▸ **Saved entries**:
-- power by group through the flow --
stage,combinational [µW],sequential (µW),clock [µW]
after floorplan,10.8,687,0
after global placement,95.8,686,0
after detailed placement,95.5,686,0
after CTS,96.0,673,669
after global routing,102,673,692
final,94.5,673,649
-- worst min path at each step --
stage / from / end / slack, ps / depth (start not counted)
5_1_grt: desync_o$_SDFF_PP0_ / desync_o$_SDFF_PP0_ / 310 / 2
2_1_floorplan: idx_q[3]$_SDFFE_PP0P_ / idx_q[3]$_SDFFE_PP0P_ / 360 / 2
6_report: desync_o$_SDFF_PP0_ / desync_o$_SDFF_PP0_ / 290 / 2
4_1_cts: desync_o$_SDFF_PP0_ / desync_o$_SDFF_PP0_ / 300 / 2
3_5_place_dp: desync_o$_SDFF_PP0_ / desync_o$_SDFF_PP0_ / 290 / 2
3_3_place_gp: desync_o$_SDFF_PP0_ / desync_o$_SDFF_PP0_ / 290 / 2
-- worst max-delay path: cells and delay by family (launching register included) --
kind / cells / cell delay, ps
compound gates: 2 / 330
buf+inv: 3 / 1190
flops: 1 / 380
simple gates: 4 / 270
**src/rtl/req_sched_pkg.sv**
```systemverilog
// Shared types and constants for the request scheduler.
// Used by req_sched and prio_enc16.
package req_sched_pkg;

   localparam int NUM_REQ = 16;
   localparam int IDX_W   = 4;
   localparam logic [7:0] NO_GRANT = 8'hF0;

   typedef enum logic [1:0] {
      IDLE  = 2'd0,
      GRANT = 2'd1,
      DONE  = 2'd2
   } state_t;

   // Rotate right so that bit (j + n) mod NUM_REQ lands on bit j.
   function automatic logic [NUM_REQ-1:0] rot_right(input logic [NUM_REQ-1:0] v,
                                                    input logic [IDX_W-1:0]   n);
      logic [2*NUM_REQ-1:0] dbl;
      dbl = {v, v} >> n;
      return dbl[NUM_REQ-1:0];
   endfunction

endpackage

```
**src/rtl/req_sched_prio.sv**
```systemverilog
// Combinational 16-input priority encoder.
// Reports the highest set bit and whether any bit is set.
module prio_enc16
   import req_sched_pkg::*;
(
   input  logic [NUM_REQ-1:0] vec,
   output logic [IDX_W-1:0]   idx,
   output logic               valid
);

   // Later iterations overwrite earlier ones, so the highest set bit wins.
   always_comb begin
      idx   = '0;
      valid = 1'b0;
      for (int i = 0; i < NUM_REQ; i++) begin
         if (vec[i]) begin
            idx   = i[IDX_W-1:0];
            valid = 1'b1;
         end
      end
   end

endmodule

```
**src/rtl/req_sched.sv**
```systemverilog
// Request scheduler: latches level requests and grants one eligible source at a time.
// Define REQ_SCHED_RR_EN for rotating priority; otherwise the highest index wins.
module req_sched
   import req_sched_pkg::*;
#(
   parameter int unsigned TIMEOUT_CYCLES = 255
)
(
   input  logic                clk,
   input  logic                rst,
   input  logic                ena,
   input  logic [NUM_REQ-1:0]  req,
   input  logic [NUM_REQ-1:0]  mask,
   input  logic                grant_ack,
   output logic                grant_valid,
   output logic [7:0]          grant_idx,
   output logic                busy,
   output logic                timeout
);

   localparam logic [7:0] TO_LIM = TIMEOUT_CYCLES[7:0];

   state_t               state;
   state_t               state_nx;
   logic [NUM_REQ-1:0]   pending;
   logic [NUM_REQ-1:0]   eligible;
   logic [NUM_REQ-1:0]   enc_in;
   logic [NUM_REQ-1:0]   clr_vec;
   logic [IDX_W-1:0]     enc_idx;
   logic [IDX_W-1:0]     win_idx;
   logic                 enc_valid;
   logic [7:0]           cnt;
   logic [7:0]           cnt_nx;
   logic                 valid_nx;
   logic [7:0]           idx_nx;
   logic                 timeout_nx;
   logic                 expire;
   logic                 finish;

   assign eligible = pending & ~mask;

`ifdef REQ_SCHED_RR_EN
   logic [IDX_W-1:0] last;

   // Rotate so the search starts at last-1, then map the winner back.
   assign enc_in  = rot_right(eligible, last);
   assign win_idx = enc_idx + last;

   always_ff @(posedge clk or posedge rst) begin
      if (rst) begin
         last <= '0;
      end else if (finish) begin
         last <= grant_idx[IDX_W-1:0];
      end
   end
`else
   assign enc_in  = eligible;
   assign win_idx = enc_idx;
`endif

   prio_enc16 u_enc (
      .vec   (enc_in),
      .idx   (enc_idx),
      .valid (enc_valid)
   );

   always_comb begin
      state_nx   = state;
      cnt_nx     = cnt;
      valid_nx   = 1'b0;
      idx_nx     = NO_GRANT;
      timeout_nx = 1'b0;
      expire     = 1'b0;
      finish     = 1'b0;
      clr_vec    = '0;
      case (state)
         IDLE: begin
            if (ena && enc_valid) begin
               state_nx = GRANT;
               valid_nx = 1'b1;
               idx_nx   = {{(8-IDX_W){1'b0}}, win_idx};
               cnt_nx   = 8'd0;
            end else begin
               state_nx = IDLE;
            end
         end
         GRANT: begin
            // An ack on the expiring cycle takes precedence over the timeout.
            expire = (TO_LIM != 8'd0) && ((cnt + 8'd1) == TO_LIM);
            finish = grant_ack || expire;
            if (finish) begin
               state_nx                      = DONE;
               clr_vec[grant_idx[IDX_W-1:0]] = 1'b1;
               timeout_nx                    = !grant_ack;
            end else begin
               state_nx = GRANT;
               valid_nx = 1'b1;
               idx_nx   = grant_idx;
               cnt_nx   = cnt + 8'd1;
            end
         end
         DONE: begin
            state_nx = IDLE;
         end
         default: begin
            state_nx = IDLE;
         end
      endcase
   end

   // A request arriving on the clearing edge keeps its pending bit set.
   always_ff @(posedge clk or posedge rst) begin
      if (rst) begin
         state       <= IDLE;
         pending     <= '0;
         cnt         <= 8'd0;
         grant_valid <= 1'b0;
         grant_idx   <= NO_GRANT;
         busy        <= 1'b0;
         timeout     <= 1'b0;
      end else begin
         state       <= state_nx;
         pending     <= (pending & ~clr_vec) | req;
         cnt         <= cnt_nx;
         grant_valid <= valid_nx;
         grant_idx   <= idx_nx;
         busy        <= (state_nx != IDLE);
         timeout     <= timeout_nx;
      end
   end

endmodule

```
--- src/rtl/ssd_pkg.sv ---
// ssd_pkg: shared types and helpers for the seven-segment scan controller.
// The helper highest_nonzero is only referenced when SSD_LZ_BLANK_EN is defined.
package ssd_pkg;

  localparam int BCD_W      = 4;
  localparam int MAX_DIGITS = 8;

  // All-ones anode pattern (every common-anode digit switched off), sliced by users.
  localparam logic [MAX_DIGITS-1:0] ANODE_OFF = '1;

  typedef enum logic {
    BLANK = 1'b0,
    SHOW  = 1'b1
  } scan_state_t;

  // Index of the most significant non-zero digit; 0 when every digit is zero.
  function automatic logic [2:0] highest_nonzero(input logic [BCD_W*MAX_DIGITS-1:0] vals);
    logic [2:0] hi;
    hi = 3'd0;
    for (int k = 0; k < MAX_DIGITS; k++) begin
      if (vals[k*BCD_W +: BCD_W] != '0) hi = 3'(k);
    end
    return hi;
  endfunction

endpackage

--- src/rtl/ssd_slot_timer.sv ---
// ssd_slot_timer: slot counter and digit index for the scan controller.
// All outputs are look-ahead decodes: they describe the slot position the
// counter will hold after the next clock edge, so the controller can register
// its outputs and have them line up exactly with the counter.
module ssd_slot_timer #(
  parameter int NUM_DIGITS   = 4,
  parameter int SCAN_DIV     = 50000,
  parameter int BLANK_CYCLES = 16,
  parameter int IDX_W        = $clog2(NUM_DIGITS)
) (
  input  logic             clk,
  input  logic             rst,
  output logic             slot_end,
  output logic             frame_end,
  output logic             in_blank,
  output logic [IDX_W-1:0] idx
);

  localparam int CNT_W = $clog2(SCAN_DIV);

  logic [CNT_W-1:0] cnt;
  logic [CNT_W-1:0] cnt_next;
  logic [IDX_W-1:0] idx_q;
  logic [IDX_W-1:0] idx_next;
  logic             cnt_last;
  logic             digit_last;

  // Next counter/index values and the decodes of that upcoming position.
  always_comb begin
    cnt_last   = (cnt == CNT_W'(SCAN_DIV - 1));
    digit_last = (idx_q == IDX_W'(NUM_DIGITS - 1));
    cnt_next   = cnt_last ? '0 : cnt + CNT_W'(1);
    idx_next   = idx_q;
    if (cnt_last) idx_next = digit_last ? '0 : idx_q + IDX_W'(1);
    slot_end   = (cnt_next == CNT_W'(SCAN_DIV - 1));
    frame_end  = slot_end && (idx_next == IDX_W'(NUM_DIGITS - 1));
    in_blank   = (cnt_next < CNT_W'(BLANK_CYCLES));
    idx        = idx_next;
  end

  // Slot counter wraps every SCAN_DIV cycles and steps the digit index.
  always_ff @(posedge clk) begin
    if (rst) begin
      cnt   <= '0;
      idx_q <= '0;
    end else begin
      cnt   <= cnt_next;
      idx_q <= idx_next;
    end
  end

endmodule

--- src/rtl/ssd_scan_ctrl.sv ---
// ssd_scan_ctrl: time-multiplexes one BCD-to-seven-segment decoder across
// NUM_DIGITS common-anode digits, with a dead-time blank at the start of
// every slot and a frame-stable shadow copy of the digit values.
// Optional macro SSD_LZ_BLANK_EN enables leading-zero blanking.
module ssd_scan_ctrl
  import ssd_pkg::*;
#(
  parameter int NUM_DIGITS   = 4,
  parameter int SCAN_DIV     = 50000,
  parameter int BLANK_CYCLES = 16
) (
  input  logic                        clk,
  input  logic                        rst,
  input  logic [BCD_W*NUM_DIGITS-1:0] digits_in,
  input  logic                        load,
  output logic [BCD_W-1:0]            Count_out,
  output logic [NUM_DIGITS-1:0]       anodes,
  output logic                        frame_done,
  output logic                        pending
);

  localparam int IDX_W = $clog2(NUM_DIGITS);
  localparam int DW    = BCD_W * NUM_DIGITS;

  logic              slot_end;
  logic              frame_end;
  logic              in_blank;
  logic [IDX_W-1:0]  idx;

  scan_state_t       state;
  logic [DW-1:0]     staging;
  logic [DW-1:0]     shadow;
  logic [DW-1:0]     shadow_next;
  logic [NUM_DIGITS-1:0] one_hot;
  logic [NUM_DIGITS-1:0] lit_mask;
  logic [BCD_W-1:0]  next_code;
`ifdef SSD_LZ_BLANK_EN
  logic [BCD_W*MAX_DIGITS-1:0] shadow_wide;
`endif

  ssd_slot_timer #(
    .NUM_DIGITS  (NUM_DIGITS),
    .SCAN_DIV    (SCAN_DIV),
    .BLANK_CYCLES(BLANK_CYCLES),
    .IDX_W       (IDX_W)
  ) u_timer (
    .clk      (clk),
    .rst      (rst),
    .slot_end (slot_end),
    .frame_end(frame_end),
    .in_blank (in_blank),
    .idx      (idx)
  );

  // Shadow value after the coming edge: swaps only on the frame boundary,
  // where a same-cycle load bypasses staging and wins over the staged value.
  always_comb begin
    shadow_next = shadow;
    if (frame_done) begin
      if (load)         shadow_next = digits_in;
      else if (pending) shadow_next = staging;
    end
    next_code = shadow_next[int'(idx)*BCD_W +: BCD_W];
  end

  // Anode pattern for the upcoming SHOW window of digit idx.
  always_comb begin
    one_hot  = {{(NUM_DIGITS-1){1'b0}}, 1'b1} << idx;
    lit_mask = ~one_hot;
`ifdef SSD_LZ_BLANK_EN
    shadow_wide             = '0;
    shadow_wide[DW-1:0]     = shadow;
    if (int'(idx) > int'(highest_nonzero(shadow_wide))) lit_mask = ANODE_OFF[NUM_DIGITS-1:0];
`endif
  end

  // Staging/shadow handshake: loads park in staging until the frame ends.
  always_ff @(posedge clk) begin
    if (rst) begin
      staging <= '0;
      shadow  <= '0;
      pending <= 1'b0;
    end else begin
      shadow <= shadow_next;
      if (load) staging <= digits_in;
      if (frame_done)  pending <= 1'b0;
      else if (load)   pending <= 1'b1;
    end
  end

  // Scan FSM with registered anode, code and frame outputs.
  always_ff @(posedge clk) begin
    if (rst) begin
      state      <= BLANK;
      anodes     <= ANODE_OFF[NUM_DIGITS-1:0];
      Count_out  <= '0;
      frame_done <= 1'b0;
    end else begin
      frame_done <= frame_end && slot_end;
      if (in_blank) Count_out <= next_code;
      case (state)
        BLANK: begin
          if (!in_blank) begin
            state  <= SHOW;
            anodes <= lit_mask;
          end
        end
        SHOW: begin
          if (in_blank) begin
            state  <= BLANK;
            anodes <= ANODE_OFF[NUM_DIGITS-1:0];
          end
        end
      endcase
    end
  end

endmodule

--- config.mk ---
export PLATFORM = sky130hd
export DESIGN_NAME = ssd_scan_ctrl
export DESIGN_NICKNAME = d
export VERILOG_FILES = /design/src/rtl/ssd_pkg.sv /design/src/rtl/ssd_slot_timer.sv /design/src/rtl/ssd_scan_ctrl.sv
export SDC_FILE = /design/constraint.sdc
export NUM_CORES = 1
export LEC_CHECK = 0
export ABC_CLOCK_PERIOD_IN_PS = 3000
export CAP_MARGIN = 20
export CORE_MARGIN = 4
export CORE_UTILIZATION = 31
export DETAILED_ROUTE_END_ITERATION = 16
export SYNTH_ARGS = -nofsm -noshare
export SYNTH_HDL_FRONTEND = slang
export SYNTH_SLANG_ARGS = --single-unit
export TNS_END_PERCENT = 10
--- constraint.sdc ---
create_clock -name clk -period 3 [get_ports clk]
set_clock_uncertainty 0.1 [all_clocks]
set_input_delay 0.45 -clock clk [delete_from_list [all_inputs] [get_ports clk]]
set_output_delay 0.45 -clock clk [all_outputs]
set_load 0.01 [all_outputs]
==> results.md, run 1 <==
| Item | Reported |
|:---|:---|
| Least setup slack across all paths after layout | 0.367 ns |
| Clock latency at the later pin of the worst-skew pair | 0.35 ns |
| Post-Synth Simple-Gate Area | 26.8% |
| CP Data Required Time | 3.17 ns |
| Clock tree from TritonCTS | done |
| Class of the tightest hold or removal check | flip-flop to flip-flop |
| Global routing usage summed across all routing layers | 13.0% |
| Worst Setup SP | u_timer.cnt[0] |
| Vias in the first global route | 2357 |
| Fraction of synthesized cell area taken by the top area cell type | 42.1% |
| Mean area per synthesized cell | 8.99 sq um |
| Antenna violations before repair | 0 |
| Standard-cell rows | 35 |
| Top flip-flop cell by instance count after synthesis | sky130_fd_sc_hd__dfxtp_1 |
| Most area-consuming cells after synthesis | sky130_fd_sc_hd__dfxtp_1 42%, sky130_fd_sc_hd__nor2_1 8.1%, sky130_fd_sc_hd__mux2i_1 5.9%, sky130_fd_sc_hd__a21oi_1 3.6%, sky130_fd_sc_hd__nor3_1 3.6% |
| Library cells used by synthesis | 59 |
| Length of the first detailed-routing pass in iterations | 4 |
| Initial cell density of the core | 31.6% |
| Count of buffers added by post-CTS timing repair for setup | 0 |
| Hold Worst Slack | 0.379 ns |
| Number of primary I/O pins | 29 |
| First-pass GRT wire length | 11.7 mm |
| Area used by multi-input combinational logic | 1600 sq um |
| Final GP Congestion | 0.837 |
| Worst Reg-to-Reg Cells | 7 |
| Asr flop ratio synth | 0% |
| Number of cells upsized or downsized after cts | 0 |
| Setup WS pre-CTS | 0.366 ns |
| Final instance area | 3520 sq um |
| Number of placed cells counting well taps | 449 |
| Share of post-route cells with drive strength above 1 | 11.9% |
| Fmax | 380 MHz |
| Die width | 105 microns |
| Clock root buffer | sky130_fd_sc_hd__clkbuf_8 |
| Instance count along the most critical hold path | 2 |
| MaxCap Viol Count | 0 |
| Die area | 11000 sq um |
| Count of vias placed by the detailed router | 2411 |
| Final number of setup-violating endpoints | 0 |
| Run status | finished clean |
| Synthesized area | 2900 sq um |
| Core outline area | 9200 sq um |
| Critical Path Fanout Max | 9 |
| Static leakage | 1.30 nW |
| Chip height | 105 microns |
| Synth Register Bits | 61 |
| Reg clk slew, reported paths | 0.07 ns |
| Final HPWL from detailed placement | 4.66 mm |
| Synthesis-to-finish area growth | 21.3% |
| Cell count after synthesis | 323 |
| Yosys Warn Count | 0 |
| Nature of the critical path endpoint | flip-flop |
| Largest net degree at the start of global routing | 55 |
| Startpoint of the worst hold path | shadow[1] |
| Number of flops mapped to enable cells by yosys | 0 |
| Residual DRC count | 0 |
| Worst reg2reg path startpoint | u_timer.cnt[0] |
| Power Dens Cells | 539 nW/um^2 |
| Violation count after the first detailed-route iteration | 85 |
| CTS H-tree lvls | 3 |
| Sinks on Clock Net | 61 |
| Max-slew violation total from the final report | 0 |
| Post-detailed-routing wire length | 6.71 mm |
| Post-layout utilization of the core | 38.3% |
| Number of hold buffers added after CTS | 0 |
| Final worst-path cycle share | 87.8% |
| Post-Syn Nets | 345 |
| Crit path DAT | 2.81 ns |
| Total congestion overflow | 0 |
| Cell Area, Placed | 3270 sq um |
| IO buf count | 28 |
| Fillcell total | 955 |
| Sequential fraction of the synthesis area | 42.1% |
| Adder and majority cell fraction of the synthesized area | 1.29% |
| Remaining antenna violation count after routing | 0 |
| Share of cell area taken by muxes after synthesis | 6.64% |
| Number of buffers inserted during clock tree synthesis | 9 |
| Count of inserted antenna diode cells | 0 |
| Net count reported at finish | 371 |
| Slew at the pin closest to its max-slew limit | 0.655 ns |
| Dominant cell type by area after synthesis | sky130_fd_sc_hd__dfxtp_1 |
| Peak supply drop | 299 uV |
| Mean routed wirelength per cell | 14.4 microns |
| Vias per cell | 5.18 |
| Setup_tns | 0 ns |
| Compound-cell area share of the yosys netlist | 16.0% |
| RSZ-0062 raised after global routing | no |
| Bufs on Longest Clock Path | 2 |
| Fraction of synthesized cell area in xor and xnor cells | 4.22% |
| Area used by sequential logic in the layout | 1220 sq um |
| Final-report hold violation count | 0 |
| Tightest slew margin relative to the limit | 55.9% |
| Critical path launch point type | flip-flop |
| Overall power consumption | 1.90 mW |
| Critical Setup Path Class | flip-flop to flip-flop |
| Number of non-filler instances in the completed layout | 465 |
| Combinational family with the most area after synthesis | simple AND/OR/NAND/NOR gates |
| Clock period minus worst slack | 2.63 ns |
[cells in the mapped netlist, drive strengths merged (2+ instances only)]
library cell	count
nand3	13
xor2	3
a211oi	2
nand4	5
and2	3
o22ai	3
clkbuf	10
nor3b	3
o221ai	2
o32ai	3
and3	2
ha	3
o22a	6
dfxtp	61
o21ai	9
o32a	2
mux2i	17
buf	7
inv	3
nor2	64
xnor2	11
nor4	5
or3	4
nor3	23
nand3b	3
nand2b	3
a31oi	2
a21oi	21
nand2	12
[layer usage]
metal  global-route usage [%]  share of wire [%]  wire length (microns)
met1                     16.8                 47                   3160
met2                     20.1                 46                   3120
met3                     4.76                4.7                    314
met4                     4.40                1.8                    120
met5                        0                  0                      0
[worst max-delay path: stages (launching register included)]
cell                       delay, ns
sky130_fd_sc_hd__dfxtp_1        0.41
sky130_fd_sc_hd__ha_1           0.26
sky130_fd_sc_hd__nand3_4        0.15
sky130_fd_sc_hd__or3_4          0.46
sky130_fd_sc_hd__o21ai_2        0.23
sky130_fd_sc_hd__and2_2         0.24
sky130_fd_sc_hd__mux4_2         0.52
sky130_fd_sc_hd__a211oi_2       0.18
[where the power goes]
| part | leakage (nW) | switching (mW) | total [mW] | internal (mW) |
|---|---|---|---|---|
| combinational | 0.692 | 0.0681 | 0.135 | 0.0669 |
| clock | 0.116 | 0.352 | 0.907 | 0.555 |
| sequential | 0.496 | 0.0209 | 0.854 | 0.833 |
[cell families after synthesis]
kind of cell / count (synthesis)
muxes: 18
AOI/OAI and AO/OA: 61
and+or+nand+nor: 146
DFF: 61
buffers and inverters: 20
xor gates and xnor gates: 14
adders and majority gates: 3
[final timing paths]
path                                     end  slack, ns
worst max-delay path            Count_out[3]       0.37
worst min-delay path               shadow[1]       0.38
worst max register to register  Count_out[3]       0.37
worst min register to register     shadow[1]       0.38
[flip-flops by register name, indices dropped and copies added (netlist names)]
register / flops
staging: 16
anodes: 4
Count_out: 4
u_timer.idx_q: 2
pending: 1
frame_done: 1
state: 1
u_timer.cnt: 16
shadow: 16
[layout make-up]
cell class / count / share of cell area [%]
clock buffer: 9 / 3.52
clock inverter: 7 / 3.48
inverter: 3 / 0.320
multi-input combinational: 242 / 45.4
sequential: 61 / 34.7
tap: 111 / 3.95
timing repair buffer: 32 / 8.67
[layout by cell type (no fill, tap or decap), types with 2 or more instances in the layout]
| master | netlist | layout |
|---|---|---|
| sky130_fd_sc_hd__clkdlybuf4s50_1 | 0 | 27 |
| sky130_fd_sc_hd__nand4_2 | 2 | 2 |
| sky130_fd_sc_hd__o21ai_0 | 6 | 6 |
| sky130_fd_sc_hd__ha_1 | 3 | 3 |
| sky130_fd_sc_hd__o32ai_1 | 3 | 3 |
| sky130_fd_sc_hd__o32a_1 | 2 | 2 |
| sky130_fd_sc_hd__nand2_1 | 12 | 12 |
| sky130_fd_sc_hd__a21oi_1 | 21 | 21 |
| sky130_fd_sc_hd__or3_4 | 2 | 2 |
| sky130_fd_sc_hd__nor3b_1 | 3 | 3 |
| sky130_fd_sc_hd__buf_4 | 2 | 4 |
| sky130_fd_sc_hd__nor2_1 | 63 | 63 |
| sky130_fd_sc_hd__mux2i_1 | 17 | 17 |
| sky130_fd_sc_hd__o22a_1 | 6 | 6 |
| sky130_fd_sc_hd__and2_1 | 2 | 2 |
| sky130_fd_sc_hd__dfxtp_1 | 61 | 61 |
| sky130_fd_sc_hd__and3_1 | 2 | 2 |
| sky130_fd_sc_hd__inv_1 | 3 | 3 |
| sky130_fd_sc_hd__xnor2_1 | 11 | 11 |
| sky130_fd_sc_hd__nor3_4 | 2 | 2 |
| sky130_fd_sc_hd__nor4_1 | 5 | 5 |
| sky130_fd_sc_hd__clkbuf_8 | 0 | 9 |
| sky130_fd_sc_hd__nand4_1 | 3 | 3 |
| sky130_fd_sc_hd__o221ai_1 | 2 | 2 |
| sky130_fd_sc_hd__or3_1 | 2 | 2 |
| sky130_fd_sc_hd__o22ai_1 | 3 | 3 |
| sky130_fd_sc_hd__a31oi_1 | 2 | 2 |
| sky130_fd_sc_hd__nand3_1 | 12 | 12 |
| sky130_fd_sc_hd__clkinvlp_4 | 0 | 2 |
| sky130_fd_sc_hd__bufinv_16 | 0 | 3 |
| sky130_fd_sc_hd__xor2_1 | 3 | 3 |
| sky130_fd_sc_hd__nand2b_1 | 3 | 3 |
| sky130_fd_sc_hd__nand3b_1 | 3 | 3 |
| sky130_fd_sc_hd__nor3_1 | 21 | 21 |
Note: power is estimated with default switching activity, not from simulation.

▸ **Action item**:
Whenever a line above has the word "parameter" in it, copy that line.

▸ **Solution**:
   parameter int unsigned TIMEOUT_CYCLES = 255
  parameter int NUM_DIGITS   = 4,
  parameter int SCAN_DIV     = 50000,
  parameter int BLANK_CYCLES = 16,
  parameter int IDX_W        = $clog2(NUM_DIGITS)
  parameter int NUM_DIGITS   = 4,
  parameter int SCAN_DIV     = 50000,
  parameter int BLANK_CYCLES = 16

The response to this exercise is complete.